Better Memory Management in Golang for Lookups Against a Static Data Set

Better Memory Management in Golang for Lookups Against a Static Data Set

When you want to check a value against a list of stored values, there are several ways to do it.

One way, which is not very performant, is to loop through a slice of values:

needle := "three"
haystack := []string{ "one", "two", "three" }
found := false
for _, v := range haystack {
  if needle == v {
    found = true
    break
  }
}

While that may sometimes present itself as the most obvious option, it comes with a time complexity of O(n), meaning it scales linearly with the number of values in haystack. With a slice of ten million values, the worst-case scenario means looping through all of those values before you realize that the needle you're looking for isn't there.
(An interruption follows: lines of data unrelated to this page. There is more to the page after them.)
Background: an optimization exercise with open tools, aiming at small area, a short achievable clock period and few clock cycles. Do not read the settings as production practice. Function was checked by simulation only, so behaviour that the tests miss may differ from the original. No activity file was given, so power comes from the tool's default toggle rates.

**flow/flow/run.sh**
```bash
#!/bin/bash
# Standard ORFS flow, with the ports buffered by buf_1 cells and the clock
# tree built without dummy loads.
export BUFFER_PORTS_ARGS="-buffer_cell sky130_fd_sc_hd__buf_1"
export CTS_ARGS="-sink_clustering_enable -repair_clock_nets -dont_use_dummy_load"
bash standard.sh > standard.log 2>&1
```
**flow/standard.sh**
```bash
#!/bin/bash
# synth_recipe.tcl (not shown) runs the flow's synth.tcl, then flattens the netlist and writes it again
# the make line also repeats each setting of config.mk as NAME=value (left out here)
make -C /OpenROAD-flow-scripts/flow DESIGN_CONFIG=/design/flow/config.mk WORK_HOME=/design/flow/orfs CLKGATE_MAP_FILE= SYNTH_SCRIPT=/design/flow/synth_recipe.tcl "${@:-finish}"
```
**flow/config.mk**
```make
export PLATFORM = sky130hd
export DESIGN_NAME = sctp_enc
export DESIGN_NICKNAME = sctp_enc
export VERILOG_FILES = /design/flow/design.v
export SDC_FILE = /design/flow/constraint.sdc
export NUM_CORES = 4
export LEC_CHECK = 0
export CAP_MARGIN = 20
export CORE_MARGIN = 2
export CORE_UTILIZATION = 40
export SETUP_SLACK_MARGIN = 2.2
export SLEW_MARGIN = 20
```
**flow/constraint.sdc**
```tcl
create_clock -name core_clock -period 4.5 [get_ports {clk}]
set_input_delay 0.9000 -clock core_clock [delete_from_list [all_inputs] [get_ports {clk}]]
set_output_delay 0.9000 -clock core_clock [all_outputs]
set_load 0.01 [all_outputs]
```
**flow/design.v**
```verilog
module sctp_enc (
    input  wire        clk,
    input  wire        rst,
    input  wire        cmd_valid,
    output wire        cmd_ready,
    input  wire [3:0]  cmd_op,
    input  wire [63:0] cmd_arg,
    input  wire [3:0]  cmd_cnt,
    input  wire        cmd_last,
    output wire        out_valid,
    input  wire        out_ready,
    output wire [63:0] out_data,
    output wire [3:0]  out_cnt,
    output wire        out_last,
    output wire        out_fault
);
    reg [143:0] A;           
    reg [4:0]   k;           
    reg         last_pend;   
    reg         fault_pend;  
    reg         faulted;     
    reg         ev;          
    reg  [87:0] eS;          
    reg         e_leb;       
    reg  [3:0]  enb;         
    reg         elast;       
    reg         efault;      
    reg         ov;          
    reg         ol;          
    reg         rfree;       
    reg         rtake;       
    reg         rx;          
    reg  [2:0]  off;         
    assign out_valid = ov;
    assign out_last  = ol;
    assign out_cnt   = {!ol | k[3], k[2:0] & {3{ol}}};
    assign out_data  = A[63:0];
    assign out_fault = fault_pend;
    wire take = ov && out_ready;
    wire merge = ev && (rfree || (rtake && out_ready));
    assign cmd_ready = rx || (rtake && out_ready);
    wire accept = cmd_valid && cmd_ready;
    wire [3:0]  op = cmd_op;
    wire [63:0] a  = cmd_arg;
    wire big      = (a[63:4] != 60'd0) || (a[3:0] == 4'hF);    
    wire is_data  = (op == 4'd14);
    wire is_sleb  = (op == 4'd9);
    wire leb_op   = (op == 4'd8) || is_sleb || (op == 4'd13);
    wire is_fix   = !op[3] || (op[3:1] == 3'b101);
    wire bad_short = (op == 4'd12) && (a[7:4] != 4'd0);
    reg [8:0] cu, cs;
    integer m;
    always @(*) begin
        for (m = 0; m < 9; m = m + 1) begin
            cu[m] = |(a >> (7*m + 7));
            cs[m] = a[63] ? !(&(a >> (7*m + 6) | ~({64{1'b1}} >> (7*m + 6))))
                          : |(a >> (7*m + 6));
        end
    end
    wire [8:0] c = is_sleb ? cs : cu;
    reg [3:0] hi;
    always @(*) begin
        if (op == 4'd12 || (op == 4'd13 && !big)) hi = a[3:0];
        else if (op == 4'd13)                     hi = 4'hF;
        else                                      hi = 4'h0;
    end
    reg [87:0] S;
    integer i;
    always @(*) begin
        S[7:0] = is_data ? a[7:0] : {hi, op};
        for (i = 1; i < 9; i = i + 1) begin
            if (leb_op)                S[8*i +: 8] = {c[i-1], a[7*(i-1) +: 7]};
            else if (is_data && i < 8) S[8*i +: 8] = a[8*i +: 8];
            else                       S[8*i +: 8] = a[8*(i-1) +: 8];
        end
        S[79:72] = {c[8], a[62:56]};
        S[87:80] = {1'b0, {6{is_sleb & a[63]}}, a[63]};
    end
    wire leb = !faulted && ((op == 4'd8) || is_sleb || (op == 4'd13 && big));
    reg [3:0] nb;
    always @(*) begin
        if (faulted || bad_short)  nb = 4'd0;
        else if (is_data)          nb = cmd_cnt[3] ? 4'd8 : cmd_cnt;
        else if (is_fix) begin
            case ({op[3], op[2:0]})
                4'b0000, 4'b0001: nb = 4'd2;
                4'b0010, 4'b0011: nb = 4'd3;
                4'b0100, 4'b0101,
                4'b1010:          nb = 4'd5;
                default:          nb = 4'd9;
            endcase
        end else                   nb = 4'd1;
    end
    wire [8:0] ec = {eS[79], eS[71], eS[63], eS[55], eS[47], eS[39], eS[31], eS[23], eS[15]};
    wire [3:0] ecnt = {ec[7], ec[3] & !ec[7], (ec[1] & !ec[3]) | (ec[5] & !ec[7]),
                       (ec[0] & !ec[1]) | (ec[2] & !ec[3]) | (ec[4] & !ec[5]) | (ec[6] & !ec[7]) | ec[8]};
    wire [3:0] en = e_leb ? ecnt + 4'd2 : enb;
    wire [95:0]  sh1 = off[0] ? {eS, eS[7:0]}   : {eS[87:80], eS};
    wire [111:0] sh2 = off[1] ? {sh1, sh1[15:0]} : {sh1[95:80], sh1};
    wire [143:0] sh  = off[2] ? {sh2, sh2[31:0]} : {sh2[111:80], sh2};
    reg [4:0] nk;
    reg       nlp, nev;
    always @(*) begin
        nk  = k;
        nlp = last_pend;
        nev = cmd_ready ? cmd_valid : ev;
        if (merge) begin
            nk  = {2'b00, off} + {1'b0, en};
            nlp = elast;
        end else if (take) begin
            if (ol) begin
                nk  = 5'd0;
                nlp = 1'b0;
            end else begin
                nk  = k - 5'd8;
            end
        end
    end
    wire nle8 = !nk[4] && (!nk[3] || nk[2:0] == 3'd0);
    integer j;
    always @(posedge clk) begin
        for (j = 0; j < 18; j = j + 1) begin
            if (merge && j >= off)
                A[8*j +: 8] <= sh[8*j +: 8];
            else if (take && j < 10)
                A[8*j +: 8] <= A[8*j + 64 +: 8];
        end
        if (merge && elast)
            fault_pend <= efault;
        if (cmd_ready) begin
            eS     <= S;
            e_leb  <= leb;
            enb    <= nb;
            elast  <= cmd_last;
            efault <= faulted || bad_short;
        end
        if (rst) begin
            k         <= 5'd0;
            last_pend <= 1'b0;
            faulted   <= 1'b0;
            ev        <= 1'b0;
            ov        <= 1'b0;
            ol        <= 1'b0;
            rfree     <= 1'b1;
            rtake     <= 1'b0;
            rx        <= 1'b1;
            off       <= 3'd0;
        end else begin
            if (accept)
                faulted <= !cmd_last && (faulted || bad_short);
            ev        <= nev;
            k         <= nk;
            last_pend <= nlp;
            ov        <= nk[4] || nk[3] || nlp;
            ol        <= nlp && nle8;
            rfree     <= !nlp && !nk[4] && !nk[3];
            rtake     <= (!nlp && !nk[4] && nk[3]) || (nlp && nle8);
            rx        <= !nev || (!nlp && !nk[4] && !nk[3]);
            off       <= nlp ? 3'd0 : nk[2:0];
        end
    end
endmodule
```
==> summary.txt, run 1 <==
Detailed routing
  • DR pass1 iterations: 5
  • Wire per inst: 21.2 um
  • DR vias/cell: between 5 and 6
  • Via count: 10462
  • Routed Antenna Nets: 0
  • DRT Wirelength: between 30000 and 40000 um
  • # DRC: 0
  • DRT iter0 DRCs: about 1200

Floorplan
  • Chip width: 189 um
  • Die Footprint: about 0.036 mm^2
  • I/O pin cnt: between 100 and 150
  • Initial Utilization: 0.406
  • Rows: 67
  • Die Ht: 189 um
  • Core area: 0.0335 mm^2

Global routing
  • Initial antenna violation count: 0
  • Grt total ovfl: 0
  • Vias in the first global route: between 9000 and 10000
  • First-pass GRT wire length: approximately 60000 um
  • Pin count of the biggest net entering global routing: 58
  • Total track usage: 0.218

Placed design
  • Post-Place Cell Area: about 0.014 mm^2
  • Buffers on Ports: ~150
  • Final HPWL DP: ~30000 um
  • Place WS: 1250 ps
  • GPL Wtd Cong: approximately 0.90

Layout
  • Fin nets: 1520
  • Final core utilization: 0.462
  • Share of cells above drive strength 1: 0.143
  • ANT cells: 0
  • Area growth, synth to finish: 13.6%
  • Fillers: between 3000 and 4000
  • Final instance area: 0.0155 mm^2

Worst setup path
  • CP Launch Type: register
  • Endpoint class of the critical path: register
  • Required time worst endpoint: between 4000 and 5000 ps
  • Critical path class: register to register
  • CP Max Fanout: 4
  • Worst r2r path cells: 10
  • R2r startpoint: eS[55]
  • Critical Path AT: just under 3000 ps
  • CP startpoint: eS[55]

Clock tree
  • Clk sink count: 244
  • CTS tree: built
  • Root Driver: clkbuf_16
  • Clock buffer depth: 3
  • CTS Buf Count: 26
  • CTS Hold Bufs: 0
  • Reg clk slew, reported paths: ~60 ps
  • Clock H-tree levels: 1
  • Worst-Skew Late Latency: between 500 and 600 ps

Hold path
  • Hold Startpoint: efault
  • Hold WC Path Type: register to register
  • Hold path cells: 0

Logic synthesis
  • Part of the Yosys area used for sequential elements: 0.526
  • Synth Register Bits: approximately 240
  • Post-synth top area cell: edfxtp_1
  • Synth async-reset ratio: 0
  • Netlist cell types: 67
  • Mean Syn Cell Area: between 9 and 10 um^2
  • Ys Warns: 10
  • Top-area cell type share of the netlist area: 0.503
  • Cells after synthesis: around 1400
  • Synth Cell Area: between 0.01 and 0.015 mm^2
  • Ys flop type: edfxtp_1
  • EDFF count, synth: between 200 and 250
  • Synthesized net count: 1447
  • Top post-synthesis cells by area: edfxtp_1, nand2_1, mux2i_1

Power and ir drop
  • Power Dens Cells: ~550 mW/mm^2
  • Overall Power: 0.00859 W
  • P_leak: 5.89 nW
  • Peak VDD IR: between 0.0002 and 0.0003 V

STA
  • Final setup violation count: 0
  • RSZ-0062 raised after global routing: yes
  • Fin crit period: 2540 ps
  • Setup Skew: about 20 ps
  • Max Clk Rate: 393 MHz
  • Final worst slack: around 2000 ps
  • Final Slew Violations: 0
  • Worst-Margin Slew: approximately 800 ps
  • Post-Route Setup TNS: 0 ps
  • Fin crit share: 0.565
  • Final Hold Violating Endpoints: 0
  • Worst slew margin: 0.470

Flow run
  • Max Cap Violations: 0

Status
  • Status: timing/DRC/antenna clean
Background: an optimization exercise with open tools, aiming at small area, a short achievable clock period and few clock cycles per item. Do not read the settings as production practice. The RTL was checked by simulation tests, not by an equivalence proof against the original design.

==> design/flow/design.v <==
module alpha_compositor (
    input  wire         clk,
    input  wire         rst,         
    input  wire         cmd_valid,
    output wire         cmd_ready,
    input  wire [127:0] cmd,
    output reg          rsp_valid,
    input  wire         rsp_ready,
    output wire [47:0]  rsp
);
    function [31:0] csa;
        input [15:0] x;
        input [15:0] y;
        input [15:0] z;
        reg   [15:0] s;
        reg   [15:0] c;
        begin
            s   = x ^ y ^ z;
            c   = (x & y) | (x & z) | (y & z);
            csa = {c[14:0], 1'b0, s};
        end
    endfunction
    function [15:0] wsum;
        input [9:0] F;
        input [9:0] B;
        input [5:0] a;
        reg   [15:0] r0, r1, r2, r3, r4, r5;
        reg   [31:0] t1, t2, t3, t4;
        begin
            r0 = {6'd0, a[0] ? F : B};
            r1 = {5'd0, a[1] ? F : B, 1'd0};
            r2 = {4'd0, a[2] ? F : B, 2'd0};
            r3 = {3'd0, a[3] ? F : B, 3'd0};
            r4 = {2'd0, a[4] ? F : B, 4'd0};
            r5 = {1'd0, a[5] ? F : B, 5'd0};
            t1 = csa(r0, r1, r2);
            t2 = csa(r3, r4, r5);
            t3 = csa(t1[15:0], t1[31:16], t2[15:0]);
            t4 = csa(t3[15:0], t3[31:16], t2[31:16]);
            wsum = t4[15:0] + t4[31:16];
        end
    endfunction
    reg        ready_q;
    assign cmd_ready = ready_q;
    wire       accept = cmd_valid && ready_q;
    wire [7:0] cop = cmd[127:120];
    reg        v1;
    reg [7:0]  op1;
    reg [15:0] a0, a1;          
    reg [5:0]  a2;              
    reg        a2hi;            
    reg        xbad1;           
    reg        chan1, bch1, bpx1, use31;
    always @(posedge clk) begin
        op1   <= cop;
        a0    <= cmd[95:80];
        a1    <= cmd[79:64];
        a2    <= cmd[53:48];
        a2hi  <= cmd[63:54] != 10'd0;
        xbad1 <= (cmd[119:96] != 24'd0) || (cmd[47:0] != 48'd0);
        chan1 <= (cop == 8'h02) || (cop == 8'h04);
        bch1  <= (cop == 8'h04);
        bpx1  <= (cop == 8'h05);
        use31 <= (cop == 8'h04) || (cop == 8'h05);
        v1    <= accept && !rst;
    end
    wire is_nop  = op1 == 8'h00;
    wire is_sqrt = op1 == 8'h01;
    wire is_mch  = op1 == 8'h02;
    wire is_mpx  = op1 == 8'h03;
    wire is_bch  = op1 == 8'h04;
    wire is_bpx  = op1 == 8'h05;
    wire is_uv   = op1 == 8'h08;
    wire is_set  = (op1 == 8'h10) || (op1 == 8'h11);
    wire legal   = is_nop | is_sqrt | is_mch | is_mpx | is_bch | is_bpx | is_uv | is_set;
    wire use2 = is_mch | is_mpx | is_bch | is_bpx;
    wire rsv_bad = xbad1 || (is_nop && a0 != 16'd0) || (!use2 && a1 != 16'd0)
                || (!use31 && (a2hi || a2 != 6'd0));
    wire rng_bad = (is_sqrt && a0[15:12] != 4'd0)
                || (chan1 && (a0[15:6] != 10'd0 || a1[15:6] != 10'd0))
                || (is_bch && a2hi);
    wire [1:0] cause = !legal ? 2'd1 : rsv_bad ? 2'd2 : rng_bad ? 2'd3 : 2'd0;
    wire [15:0] bgpx  = bpx1 ? a1 : 16'd0;
    wire [5:0]  al    = use31 ? a2 : a1[5:0];
    wire        alhi  = use31 ? a2hi : (a1[15:6] != 10'd0);
    wire [5:0]  g_f   = chan1 ? a0[5:0] : a0[10:5];
    wire [5:0]  g_b   = bch1 ? a1[5:0] : bgpx[10:5];
    wire [9:0]  FR, BR, FG, BG, FB, BB;
    ac_sq5 u_fr (.i(a0[15:11]),   .o(FR));
    ac_sq5 u_br (.i(bgpx[15:11]), .o(BR));
    ac_sq6 u_fg (.i(g_f),         .o(FG));
    ac_sq6 u_bg (.i(g_b),         .o(BG));
    ac_sq5 u_fb (.i(a0[4:0]),     .o(FB));
    ac_sq5 u_bb (.i(bgpx[4:0]),   .o(BB));
    wire [15:0] sR = wsum(FR, BR, al);
    wire [15:0] sG = wsum(FG, BG, al);
    wire [15:0] sB = wsum(FB, BB, al);
    wire [15:0] gin = is_sqrt ? {a0[11:0], 4'd0} : sG;
    wire al_hi   = alhi || al == 6'd63;
    wire al_zero = !alhi && al == 6'd0;
    wire [8:0]  uv_th;
    ac_uv_angle u_ang (.f0(a0), .th(uv_th));
    reg [2:0]  kind;
    reg [15:0] side;
    always @(*) begin
        if (cause != 2'd0) begin
            kind = 3'd1; side = {6'd0, op1, cause};
        end else if (is_mch) begin
            kind = 3'd2; side = sG;
        end else if ((is_mpx || is_bpx) && al_hi) begin
            kind = 3'd2; side = a0;
        end else if ((is_mpx || is_bpx) && al_zero) begin
            kind = 3'd2; side = a1;
        end else if (is_mpx || is_bpx) begin
            kind = 3'd3; side = 16'd0;
        end else if (is_sqrt || is_bch) begin
            kind = 3'd4; side = 16'd0;
        end else if (is_uv) begin
            kind = 3'd5; side = {7'd0, uv_th};
        end else begin
            kind = 3'd0; side = 16'd0;
        end
    end
    reg        v2;
    reg [2:0]  kind2;
    reg [15:0] side2;
    reg [9:0]  sR2, sB2;            
    reg [11:0] sG2;                 
    always @(posedge clk) begin
        v2    <= v1 && !rst;
        kind2 <= kind;
        side2 <= side;
        sR2   <= sR[15:6];
        sG2   <= gin[15:4];
        sB2   <= sB[15:6];
    end
    wire [4:0] rR, rB;
    wire [5:0] rG;
    ac_isqrt10 u_qr (.n(sR2), .r(rR));
    ac_isqrt12 u_qg (.n(sG2), .r(rG));
    ac_isqrt10 u_qb (.n(sB2), .r(rB));
    reg [1:0]  kc;
    reg [15:0] pc;
    always @(*) begin
        case (kind2)
            3'd1:    begin kc = 2'd3; pc = side2; end
            3'd2:    begin kc = 2'd1; pc = side2; end
            3'd3:    begin kc = 2'd1; pc = {rR, rG, rB}; end
            3'd4:    begin kc = 2'd1; pc = {10'd0, rG}; end
            3'd5:    begin kc = 2'd2; pc = side2; end
            default: begin kc = 2'd0; pc = side2; end
        endcase
    end
    reg [17:0] qm [0:2];
    reg [1:0]  wp, rp, cnt;
    reg [1:0]  occ;             
    always @(posedge clk) begin
        if (v2)
            qm[wp] <= {kc, pc};
    end
    wire        qne   = cnt != 2'd0;
    wire        have  = qne || v2;
    wire [17:0] nxt   = qne ? qm[rp] : {kc, pc};
    wire [8:0] uqr = qne ? qm[rp][8:0] : side2[8:0];
    wire [17:0] uv;
    ac_uv_table u_tab (.th(uqr), .o(uv));
    wire [8:0] dx = uv[8:0];
    wire [8:0] dy = uv[17:9];
    reg        fault;
    reg [7:0]  s_op;
    reg [1:0]  s_cause;
    reg [15:0] res0;
    reg [8:0]  res1;            
    assign rsp = {s_op, 2'b00, s_cause, 3'b000, fault, {7{res1[8]}}, res1, res0};
    wire [1:0] wp_i  = (wp == 2'd2) ? 2'd0 : wp + 2'd1;
    wire [1:0] rp_i  = (rp == 2'd2) ? 2'd0 : rp + 2'd1;
    wire [1:0] t_wp  = (v2 && qne) ? wp_i : wp;
    wire [1:0] t_rp  = qne ? rp_i : rp;
    wire [1:0] t_cnt = cnt - {1'b0, qne} + {1'b0, v2 && qne};
    wire [1:0] h_wp  = v2 ? wp_i : wp;
    wire [1:0] h_cnt = cnt + {1'b0, v2};
    wire [1:0] occ_a = occ + {1'b0, accept};
    wire       t_rdy = (occ_a - {1'b0, have}) != 2'd3;
    wire       h_rdy = occ_a != 2'd3;
    wire [1:0] t_occ = occ_a - {1'b0, have};
    wire [1:0] nk   = nxt[17:16];
    wire       live = have && !fault;
    wire       upd0 = live && (nk == 2'd1 || nk == 2'd2);
    wire       upd1 = live && (nk == 2'd2);
    wire       updf = live && (nk == 2'd3);
    wire [15:0] r0n = (nk == 2'd2) ? {{7{dx[8]}}, dx} : nxt[15:0];
    wire take = !rsp_valid || rsp_ready;
    always @(posedge clk) begin
        if (rst || (take && upd0)) res0 <= rst ? 16'd0 : r0n;
    end
    always @(posedge clk) begin
        if (rst || (take && upd1)) res1 <= rst ? 9'd0 : dy;
    end
    always @(posedge clk) begin
        if (rst || (take && updf)) begin
            fault   <= !rst;
            s_op    <= rst ? 8'd0 : nxt[9:2];
            s_cause <= rst ? 2'd0 : nxt[1:0];
        end
    end
    always @(posedge clk) begin
        if (rst) begin
            wp        <= 2'd0;
            rp        <= 2'd0;
            cnt       <= 2'd0;
            occ       <= 2'd0;
            ready_q   <= 1'b1;
            rsp_valid <= 1'b0;
        end else if (take) begin
            wp        <= t_wp;
            rp        <= t_rp;
            cnt       <= t_cnt;
            occ       <= t_occ;
            ready_q   <= t_rdy;
            rsp_valid <= have;
        end else begin
            wp        <= h_wp;
            cnt       <= h_cnt;
            occ       <= occ_a;
            ready_q   <= h_rdy;
        end
    end
endmodule
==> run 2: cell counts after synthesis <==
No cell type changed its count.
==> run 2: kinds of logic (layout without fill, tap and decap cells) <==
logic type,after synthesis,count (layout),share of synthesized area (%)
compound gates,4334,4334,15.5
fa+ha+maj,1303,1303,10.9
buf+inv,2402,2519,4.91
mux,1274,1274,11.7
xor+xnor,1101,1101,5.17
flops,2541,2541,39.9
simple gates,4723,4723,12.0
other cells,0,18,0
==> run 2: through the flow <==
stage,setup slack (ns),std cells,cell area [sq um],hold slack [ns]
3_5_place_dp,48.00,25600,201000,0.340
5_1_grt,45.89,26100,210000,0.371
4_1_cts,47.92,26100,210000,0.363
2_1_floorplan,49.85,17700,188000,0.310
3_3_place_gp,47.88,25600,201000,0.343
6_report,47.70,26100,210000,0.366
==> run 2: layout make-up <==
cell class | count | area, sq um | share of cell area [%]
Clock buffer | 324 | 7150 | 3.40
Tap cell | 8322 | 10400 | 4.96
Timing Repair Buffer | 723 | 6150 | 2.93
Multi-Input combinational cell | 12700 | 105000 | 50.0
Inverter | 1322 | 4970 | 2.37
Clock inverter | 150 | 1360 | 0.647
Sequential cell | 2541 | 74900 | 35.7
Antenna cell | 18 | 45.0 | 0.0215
A more performant way of handling this is to use a map to achieve O(1) lookups. By storing your values as keys in a map, you can simply use Golang's built-in indexing to see if the needle exists among the keys in the map. The values, therefore, don't matter - we just need to know if the key exists.

Until recently, this is how I would have done that:

needle := "three"
var haybool = map[string]bool{
    "one": false,
    "two": false,
  "three": false,
}
_, found := haybool[needle]

I used false because I thought a bool would be among the most memory-efficient ways to populate a map.

That changed when I had a reason to dig into the actual memory allocation sizes of Golang data types. On the surface, some data type sizes are obvious, e.g. int32 is 32 bytes. Some others, like a map, are less obvious.

If we crack open the Golang source code, we can see how primitive, fixed-length data types are allocated memory:

var basicSizes = [...]byte{
    Bool:       1, // a bool is one byte
    Int8:       1,
    Int16:      2,
    Int32:      4,
    Int64:      8,
    Uint8:      1,
    Uint16:     2,
    Uint32:     4,
    Uint64:     8,
    Float32:    4,
    Float64:    8,
    Complex64:  8,
    Complex128: 16,
}

Just below that, we can see that an empty Array and an empty Struct each get zero-byte allocations:

func (s *StdSizes) Sizeof(T Type) int64 {
    switch t := under(T).(type) {
  // ...
  case *Array:
        n := t.len
        if n <= 0 {
            return 0 // an empty Array gets zero bytes
        }
    // ...
  case *Struct:
        n := t.NumFields()
        if n == 0 {
            return 0 // an empty Struct gets zero bytes
        }
    // ...
  }
}

That's interesting.

In theory, if I change the values type to a bool, I should be able to save some memory, especially as this map gets bigger:

needle := "three"
var haystruct = map[string]struct{}{
    "one": {},
    "two": {},
  "three": {},
}
_, found := haystruct[needle]

I had to do some digging to see how the underlying complexity of a map impacts memory, given that it's dynamically allocated. I ended up going with the approach listed in this SO answer, which I'll admit is disputed. Still, it made sense from a logical perspective.

The results were as expected - the empty struct ended up saving some memory, albeit not much:

Size of haybool 2000
Size of haystruct 1920

You can see the code in The Go Playground.

High five to Ashutosh Narkar for commenting on my PR, which prompted me to dive down this rabbit hole.